If anyone (including BushCo) thinks that corn ethanol will save us in the bottom of the 9th inning, they need to first expend a few brain cells in digesting the logic of this post at Pharyngula. Not that we have a game-clock or 9-inning rule to judge the winners and losers, we simply have to assume that a practical solution obeys its own time table.

Until that time, lots of money will get spent on subsidies (ethanol) and on (as Newberry points out) pure speculation:
The sell off the most recent speculative peak has happened. Oil prices could well drop by 15 to 20 percent, before mounting their next chage.

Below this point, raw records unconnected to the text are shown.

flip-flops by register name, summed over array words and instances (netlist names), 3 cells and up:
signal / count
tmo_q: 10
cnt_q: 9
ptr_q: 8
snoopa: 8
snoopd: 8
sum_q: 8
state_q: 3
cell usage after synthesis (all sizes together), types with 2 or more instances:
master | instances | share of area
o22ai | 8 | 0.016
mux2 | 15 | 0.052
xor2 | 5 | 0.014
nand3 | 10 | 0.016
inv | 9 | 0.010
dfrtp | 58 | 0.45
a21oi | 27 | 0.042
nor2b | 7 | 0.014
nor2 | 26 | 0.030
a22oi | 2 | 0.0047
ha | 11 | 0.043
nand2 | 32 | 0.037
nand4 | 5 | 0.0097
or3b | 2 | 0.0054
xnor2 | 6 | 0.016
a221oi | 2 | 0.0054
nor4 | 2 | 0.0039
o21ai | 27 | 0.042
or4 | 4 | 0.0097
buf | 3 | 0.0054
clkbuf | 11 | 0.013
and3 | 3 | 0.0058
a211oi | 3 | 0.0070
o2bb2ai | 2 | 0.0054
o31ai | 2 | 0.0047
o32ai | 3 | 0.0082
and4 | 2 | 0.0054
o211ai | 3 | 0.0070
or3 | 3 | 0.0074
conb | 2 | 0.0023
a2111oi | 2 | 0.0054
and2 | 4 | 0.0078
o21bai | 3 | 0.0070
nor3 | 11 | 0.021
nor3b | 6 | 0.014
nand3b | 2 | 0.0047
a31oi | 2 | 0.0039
==> config.mk <==
export PLATFORM = sky130hd
export DESIGN_NAME = timer_ctrl
export DESIGN_NICKNAME = d
export VERILOG_FILES = /design/src/rtl/timer_ctrl.sv
export SDC_FILE = /design/constraint.sdc
export NUM_CORES = 1
export LEC_CHECK = 0
export CORE_MARGIN = 1.5
export CORE_UTILIZATION = 35
export CTS_CLUSTER_SIZE = 28
export DETAILED_ROUTE_END_ITERATION = 10
export PLACE_DENSITY_LB_ADDON = 0.12
export SYNTH_ARGS = -nofsm -noshare
export SYNTH_HDL_FRONTEND = slang
export SYNTH_SLANG_ARGS = --single-unit
==> constraint.sdc <==
create_clock -name clk -period 2.5 [get_ports clk]
set_input_delay 0.375 -clock clk [delete_from_list [all_inputs] [get_ports clk]]
set_output_delay 0.375 -clock clk [all_outputs]
set_load 0.02 [all_outputs]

Oil prices rises have, as most speculative moves are, been a series of sharp spikes upward. What is important is that nothing has changed that will prevent the next spike from going higher still. This is because the speculators, most of them, are making very solid profits each time through selling to those in a supply pinch. There will be another one, and another one after that.

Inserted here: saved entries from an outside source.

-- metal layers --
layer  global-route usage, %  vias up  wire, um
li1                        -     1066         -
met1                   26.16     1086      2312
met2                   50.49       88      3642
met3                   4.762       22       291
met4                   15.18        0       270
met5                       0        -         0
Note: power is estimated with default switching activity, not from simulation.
$ cat src/rtl/delay_lane.sv
// One lane: a DEPTH-stage {valid, data} shift chain with stall, flush and zero-insertion.
module delay_lane #(
    parameter int W     = 18,
    parameter int DEPTH = 1
) (
    input  logic         clk,
    input  logic         rst,
    input  logic         en,
    input  logic         flush,
    input  logic         in_valid,
    input  logic [W-1:0] in_data,
    output logic         out_valid,
    output logic [W-1:0] out_data,
    output logic         busy
);

    logic [DEPTH-1:0]         valid_q, valid_d;
    logic [DEPTH-1:0][W-1:0]  data_q, data_d;

    always_comb begin
        valid_d = valid_q;
        data_d  = data_q;
        if (flush) begin
            valid_d = '0;
            data_d  = '0;
        end else if (en) begin
            // Invalid words enter as zero so the array downstream sees clean padding.
            valid_d[0] = in_valid;
            data_d[0]  = in_valid ? in_data : '0;
            for (int i = 1; i < DEPTH; i++) begin
                valid_d[i] = valid_q[i-1];
                data_d[i]  = data_q[i-1];
            end
        end
    end

    always_ff @(posedge clk or negedge rst) begin
        if (!rst) begin
            // NOTE: every stage is reset, data included, because outputs must read zero during reset.
            valid_q <= '0;
            data_q  <= '0;
        end else begin
            // NOTE: non-blocking so all stages shift on the old values of their neighbours.
            valid_q <= valid_d;
            data_q  <= data_d;
        end
    end

    assign out_valid = valid_q[DEPTH-1];
    assign out_data  = data_q[DEPTH-1];
    assign busy      = |valid_q;

endmodule
$ cat src/rtl/viterbi_survivor_unit_pkg.sv
// Shared types and elaboration-time helpers for the Viterbi survivor unit.
package viterbi_pkg;

  typedef enum logic {RUN, FLUSH} fsm_t;

  // ceil(log2(v)), with clog2(1) = 0
  function automatic int unsigned clog2(input int unsigned v);
    int unsigned r;
    r = 0;
    while ((32'd1 << r) < v) r++;
    return r;
  endfunction

  function automatic int unsigned n_states(input int unsigned k);
    return 32'd1 << (k - 1);
  endfunction

  // Predecessor of state s given ACS decision d: {s[m-2:0], d}
  function automatic int unsigned pred_idx(input int unsigned s, input logic d,
                                           input int unsigned m);
    return ((s << 1) | {31'b0, d}) & ((32'd1 << m) - 1);
  endfunction

endpackage

$ cat src/rtl/viterbi_survivor_unit_if.sv
// Trellis-step input and decoded-bit output bus of the survivor unit.
interface viterbi_survivor_unit_if #(
  parameter int unsigned NS   = 4,
  parameter int unsigned PM_W = 8
);
  logic             valid_i;
  logic             ready_o;
  logic             last_i;
  logic [NS-1:0]    dec_bits_i;
  logic [NS*PM_W-1:0] pm_i;
  logic             decoded_bit_o;
  logic             valid_o;
  logic             last_o;

  modport master (
    output valid_i, last_i, dec_bits_i, pm_i,
    input  ready_o, decoded_bit_o, valid_o, last_o
  );

  modport slave (
    input  valid_i, last_i, dec_bits_i, pm_i,
    output ready_o, decoded_bit_o, valid_o, last_o
  );
endinterface

$ cat src/rtl/viterbi_survivor_unit_best.sv
// Argmin over NS unsigned path metrics; ties resolve to the lowest index.
module best_state_sel
  import viterbi_pkg::*;
#(
  parameter int unsigned NS   = 4,
  parameter int unsigned PM_W = 8,
  localparam int unsigned IDX_W = clog2(NS)
) (
  input  logic [NS*PM_W-1:0] pm,
  output logic [IDX_W-1:0]   best
);

  logic [PM_W-1:0] best_pm;

  // Strict less-than keeps the earlier (lower) index on equal metrics
  always_comb begin
    best    = '0;
    best_pm = pm[PM_W-1:0];
    for (int unsigned s = 1; s < NS; s++) begin
      if (pm[s*PM_W +: PM_W] < best_pm) begin
        best_pm = pm[s*PM_W +: PM_W];
        best    = IDX_W'(s);
      end
    end
  end

endmodule

$ cat src/rtl/viterbi_survivor_unit.sv
// Register-exchange survivor memory with frame-end flush of pending bits.
module viterbi_survivor_unit
  import viterbi_pkg::*;
#(
  parameter int unsigned K          = 3,
  parameter int unsigned TBL        = 15,
  parameter int unsigned PM_W       = 8,
  parameter bit          TERMINATED = 1'b1
) (
  input  logic clk,
  input  logic rst_n,
  viterbi_survivor_unit_if.slave bus
);

  localparam int unsigned M     = K - 1;
  localparam int unsigned NS    = n_states(K);
  localparam int unsigned IDX_W = clog2(NS);
  localparam int unsigned CNT_W = clog2(TBL + 1);

  fsm_t             state, state_next;
  logic [TBL-1:0]   surv      [NS];
  logic [TBL-1:0]   surv_next [NS];
  logic [CNT_W-1:0] fill_cnt, fill_next, flush_cnt, flush_load;
  logic [TBL-1:0]   flush_sr;
  logic [IDX_W-1:0] best, sel;
  logic             ready, accept;
  logic             valid_q, bit_q, last_q;

  best_state_sel #(.NS(NS), .PM_W(PM_W)) u_best (
    .pm   (bus.pm_i),
    .best (best)
  );

  assign accept        = bus.valid_i & ready;
  assign sel           = TERMINATED ? '0 : best;
  assign bus.ready_o   = ready;
  assign bus.valid_o   = valid_q;
  assign bus.decoded_bit_o = bit_q;
  assign bus.last_o    = last_q;

  // Each state's survivor extends its chosen predecessor with the state's input bit (MSB)
  always_comb begin
    logic [IDX_W-1:0] p;
    logic             in_bit;
    for (int unsigned s = 0; s < NS; s++) begin
      p            = IDX_W'(pred_idx(s, bus.dec_bits_i[s], M));
      in_bit       = 1'(s >> (M - 1));
      surv_next[s] = (surv[p] << 1) | {{(TBL-1){1'b0}}, in_bit};
    end
  end

  // Saturating step count and number of not-yet-emitted bits at frame end
  always_comb begin
    fill_next  = (fill_cnt == CNT_W'(TBL)) ? fill_cnt : fill_cnt + 1'b1;
    flush_load = (fill_next == CNT_W'(TBL)) ? CNT_W'(TBL - 1) : fill_next;
  end

  // FSM state register
  always_ff @(posedge clk or negedge rst_n) begin
    if (!rst_n) state <= RUN;
    else        state <= state_next;
  end

  // FSM next-state: enter FLUSH on accepted last step, leave on the final flushed bit
  always_comb begin
    state_next = state;
    case (state)
      RUN:     if (accept && bus.last_i) state_next = FLUSH;
      FLUSH:   if (flush_cnt == CNT_W'(1)) state_next = RUN;
      default: state_next = RUN;
    endcase
  end

  // FSM outputs
  always_comb begin
    ready = (state == RUN);
  end

  // Survivor update, RUN decisions and flush shifter
  always_ff @(posedge clk or negedge rst_n) begin
    if (!rst_n) begin
      for (int unsigned s = 0; s < NS; s++) surv[s] <= '0;
      fill_cnt  <= '0;
      flush_cnt <= '0;
      flush_sr  <= '0;
      valid_q   <= 1'b0;
      bit_q     <= 1'b0;
      last_q    <= 1'b0;
    end else begin
      valid_q <= 1'b0;
      last_q  <= 1'b0;
      if (state == RUN) begin
        if (accept) begin
          for (int unsigned s = 0; s < NS; s++) surv[s] <= surv_next[s];
          fill_cnt <= fill_next;
          if (fill_next == CNT_W'(TBL)) begin
            valid_q <= 1'b1;
            bit_q   <= surv_next[best][TBL-1];
          end
          // Left-align the pending bits so the oldest one sits at the MSB
          if (bus.last_i) begin
            flush_sr  <= surv_next[sel] << (CNT_W'(TBL) - flush_load);
            flush_cnt <= flush_load;
          end
        end
      end else begin
        valid_q   <= 1'b1;
        bit_q     <= flush_sr[TBL-1];
        flush_sr  <= flush_sr << 1;
        flush_cnt <= flush_cnt - 1'b1;
        if (flush_cnt == CNT_W'(1)) begin
          last_q   <= 1'b1;
          for (int unsigned s = 0; s < NS; s++) surv[s] <= '0;
          fill_cnt <= '0;
        end
      end
    end
  end

endmodule

$ cat src/flat_wrapper.sv
// flat-port wrapper written by rule: the top's interface ports become plain ports
module viterbi_survivor_unit_flat import viterbi_pkg::*;
#(
  parameter int unsigned K          = 3,
  parameter int unsigned TBL        = 15,
  parameter int unsigned PM_W       = 8,
  parameter bit          TERMINATED = 1'b1
)
  (clk, rst_n, bus_valid_i, bus_last_i, bus_dec_bits_i, bus_pm_i, bus_ready_o, bus_decoded_bit_o, bus_valid_o, bus_last_o);
  viterbi_survivor_unit_if #(.NS(4), .PM_W(PM_W)) bus_i ();
  input  logic clk;
  input  logic rst_n;
  input wire logic [$bits(bus_i.valid_i)-1:0] bus_valid_i;
  input wire logic [$bits(bus_i.last_i)-1:0] bus_last_i;
  input wire logic [$bits(bus_i.dec_bits_i)-1:0] bus_dec_bits_i;
  input wire logic [$bits(bus_i.pm_i)-1:0] bus_pm_i;
  output wire logic [$bits(bus_i.ready_o)-1:0] bus_ready_o;
  output wire logic [$bits(bus_i.decoded_bit_o)-1:0] bus_decoded_bit_o;
  output wire logic [$bits(bus_i.valid_o)-1:0] bus_valid_o;
  output wire logic [$bits(bus_i.last_o)-1:0] bus_last_o;
  assign bus_i.valid_i = bus_valid_i;
  assign bus_i.last_i = bus_last_i;
  assign bus_i.dec_bits_i = bus_dec_bits_i;
  assign bus_i.pm_i = bus_pm_i;
  assign bus_ready_o = bus_i.ready_o;
  assign bus_decoded_bit_o = bus_i.decoded_bit_o;
  assign bus_valid_o = bus_i.valid_o;
  assign bus_last_o = bus_i.last_o;
  viterbi_survivor_unit #(.K(K), .TBL(TBL), .PM_W(PM_W), .TERMINATED(TERMINATED)) u_core (.clk(clk), .rst_n(rst_n), .bus(bus_i));
endmodule
$ cat config.mk
export PLATFORM = sky130hd
export DESIGN_NAME = viterbi_survivor_unit_flat
export DESIGN_NICKNAME = d
export VERILOG_FILES = /design/src/rtl/viterbi_survivor_unit_pkg.sv /design/src/rtl/viterbi_survivor_unit_if.sv /design/src/rtl/viterbi_survivor_unit_best.sv /design/src/rtl/viterbi_survivor_unit.sv /design/src/flat_wrapper.sv
export SDC_FILE = /design/constraint.sdc
export NUM_CORES = 1
export LEC_CHECK = 0
export CAP_MARGIN = 20
export CORE_MARGIN = 2
export CORE_UTILIZATION = 55
export DETAILED_ROUTE_END_ITERATION = 10
export GPL_TIMING_DRIVEN = 0
export PLACE_DENSITY = 0.75
export SYNTH_ARGS = -nofsm -noshare
export SYNTH_HDL_FRONTEND = slang
export SYNTH_SLANG_ARGS = --single-unit
$ cat constraint.sdc
create_clock -name clk -period 4.25 [get_ports clk]
set_input_delay 0.85 -clock clk [delete_from_list [all_inputs] [get_ports clk]]
set_output_delay 0.85 -clock clk [all_outputs]
set_load 0.1 [all_outputs]
* After elaboration in Yosys (flattened, before gate mapping)
Index checks and enable logic that the tools add are counted.
** Word-level totals
- Output and inout port bits :: 4
- Logic and storage cells :: 86
- Bits in registers :: 87
- Memories :: 0
- Memory bits (read-only) :: 0
- Bits in writable memories :: 0
- Input port bits :: 40
- Latch bits :: 0
** Cells by class
- $mul :: 0
- Reduce and logical (&&, ||, !) cells :: 7
- Bitwise gates (word level) :: 7
- Eq/ne operators :: 4
- $add $sub $neg :: 3
- Multiplexer cells :: 45
- Divide/modulo/power cells :: 0
- Order comparisons :: 8
- Shift operators :: 1
** Operators by type and width (count)
- 2-to-1 mux 60 bit :: 3
- binary-select mux 15 bit (select 2 bit) :: 5
- 2-to-1 mux 14 bit :: 8
- 2-to-1 mux 15 bit :: 5
- 2-to-1 mux 4 bit :: 8
- < comparator 8 bit :: 3
- 2-to-1 mux 8 bit :: 2
- >= comparator 3 bit (second input constant) :: 5
- left shift 15 x 4 -> 15 bit :: 1
- 2-to-1 mux 1 bit :: 11
- inverter 2 -> 3 bit :: 3
- == test 4 bit (second input constant) :: 2
- inverter 1 -> 3 bit :: 2
- AND reduction 2 bit :: 3
- nonzero test 2 bit :: 3
- adder 4 x 1 -> 4 bit (second input constant) :: 1
- == test 4 x 1 -> 1 bit (second input constant) :: 1
- 2-to-1 mux 2 bit :: 2
- subtractor 4 x 1 -> 4 bit (second input constant) :: 1
- subtractor 4 bit (first input constant) :: 1
- inequality test 2 bit (second input constant) :: 1
- one-hot mux 1 bit (2 select lines) :: 1
- bitwise AND 1 bit :: 1
- logical AND 1 bit :: 1
- inverter 1 bit :: 1

* Longest topological paths before layout
- Depth after elaboration :: 13
- Depth in mapped cells :: 25
- Gate-level depth less buffers :: 22

* Hierarchy
A second synthesis with hierarchy kept.
** Second synthesis, totals
- Cell total of the unflattened synthesis :: 549
- Area total of the unflattened synthesis :: 5048.6 um2
** Modules (own cells, without submodules)
- viterbi_survivor_unit :: seq. area each 1876.8 um2, cells an instance 456, area each 4270.3 um2, times used 1
- best_state_sel :: seq. area each 0.0 um2, cells an instance 93, area each 778.2 um2, times used 1

* Worst setup path before layout
OpenSTA, ideal clock, no wires.
- Kind :: input to register
- From :: input port bus_pm_i[1]
- To :: register u_core.bit_q (netlist: u_core.bus.decoded_bit_o)
- Arrival :: 5104 ps
- Path buffers :: 3
- Library setup time :: 129 ps
- Cell stages on the path :: 24
- Setup slack :: -983 ps
- Required time :: 4121 ps
- Cells stage by stage :: inv_1 > ha_1 > a2111oi_4 > o21ai_1 > buf_4 > mux2i_1 > ha_1 > a21o_1 > a221oi_1 > a21boi_0 > a31o_1 > buf_2 > clkbuf_1 > nand2_1 > o21ai_0 > ha_1 > a21o_1 > a21o_1 > a211oi_1 > nand3_1 > and4bb_1 > o31ai_1 > a22o_1 > a22oi_1
** Between the ends
- Word-level cells in the longest chain between the ends :: 13
- Elaborated cells between the ends (all ways) :: 15
- Classes of those cells :: order compare: 3; mux: 11; bitwise: 1
** Ends and longest elaborated chain
- start: declaration :: line flat_wrapper.sv:16 : input wire logic [$bits(bus_i.pm_i)-1:0] bus_pm_i;
- < comparator 8 bit :: line viterbi_survivor_unit_best.sv:20 : if (pm[s*PM_W +: PM_W] < best_pm) begin
- 2-to-1 mux 8 bit :: line viterbi_survivor_unit_best.sv:20
- < comparator 8 bit :: line viterbi_survivor_unit_best.sv:20
- 2-to-1 mux 8 bit :: line viterbi_survivor_unit_best.sv:20
- < comparator 8 bit :: line viterbi_survivor_unit_best.sv:20
- 2-to-1 mux 2 bit * :: line viterbi_survivor_unit_best.sv:20
- inverter 2 -> 3 bit (not written as such) * :: line viterbi_survivor_unit.sv:98 : bit_q <= surv_next[best][TBL-1];
- binary-select mux 15 bit (select 2 bit) * :: line viterbi_survivor_unit.sv:98
- 2-to-1 mux 15 bit (not written as such) * (2 in series) :: line viterbi_survivor_unit.sv:98
- 2-to-1 mux 1 bit * :: line viterbi_survivor_unit.sv:96 : if (fill_next == CNT_W'(TBL)) begin
- 2-to-1 mux 1 bit * :: line viterbi_survivor_unit.sv:93 : if (accept) begin
- 2-to-1 mux 1 bit * :: line viterbi_survivor_unit.sv:92 : if (state == RUN) begin
- end signal: assignment :: line viterbi_survivor_unit.sv:98
- end signal: assignment :: line viterbi_survivor_unit.sv:108 : bit_q <= flush_sr[TBL-1];
- end: declaration :: line viterbi_survivor_unit.sv:27 : logic valid_q, bit_q, last_q;
Every way passes the cells marked *; elsewhere a longest branch is shown, timed or not. The select of a mux whose other input is x is not followed.
A chain may end at the register's enable or synchronous reset.

* Worst setup path in the final report
- From :: input port bus_pm_i[6]
- To :: register u_core.bit_q (netlist: u_core.bus.decoded_bit_o)
Same word-level chain as after synthesis.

We have recently struggled through this already in regards to the tight speculative silver market.

And notice how the silver speculators proudly fly their flag. They admit as much to pumping the price.
Every bull market claws two steps higher before retreating one step back so corrections are totally normal and should be expected. It is futile to fight them.

Every correction and subsequent recovery lines the pockets of the investor class, likely never used in funding enhanced R&D or in educating the consumer, who keeps falling for this scheme over and over. As Big Gav said in the comments:
Anybody with a passing familiarity with the system would understand that long term futures prices are simply a function of the present - arbitrageurs guarantee it (and will keep taking money off those who aren't willing to understand how the system works forever).

End of case.


Professor Anonymous Anonymous said...

"we" "know" the "game is rigged" - be the game the use of the FRN, the stock market, the metals market, blackjack, 3 card monte, rolette, oil, or powerball.

The question becomes which rigged game are you going to play? Which rigged game is less rigged against you?

Most of the 'games' want to keep score with the FRN. If you play a game that the rules (tax law as the manifistation of political policy) makes a foodstuff really cheap, then it looks like a great idea to convert food into ethanol. If you play a different game where a metal is in demand for industry, than a different choice is in order.

But if there is no industry and no need for the metal, at least with ethyl you can get drunk and forget how nice things used to be.

Now, anyone know of a nice fair game that isn't rigged "we" can start to play?

10:18 PM  
Professor Blogger Big Gav said...

Without attempting to defend the system I might note I wasn't trying to say that it is rigged - just that there are certain rules governing futures (and other derivatives) that mean that they should behave a certain way.

In this case it is the fact that you can do "arbitrage" trades that will make a guaranteed profit if futures prices drift from the value of the present subtracting the carrying costs over the period of time up to the futures contract expiry.

In this case, people are free to bet on rising oil prices and the market will guarantee good odds for them because of this. However, if the market as a whole is convinced prices will be higher in future this same logic means that this will quickly be reflected in the currnt price...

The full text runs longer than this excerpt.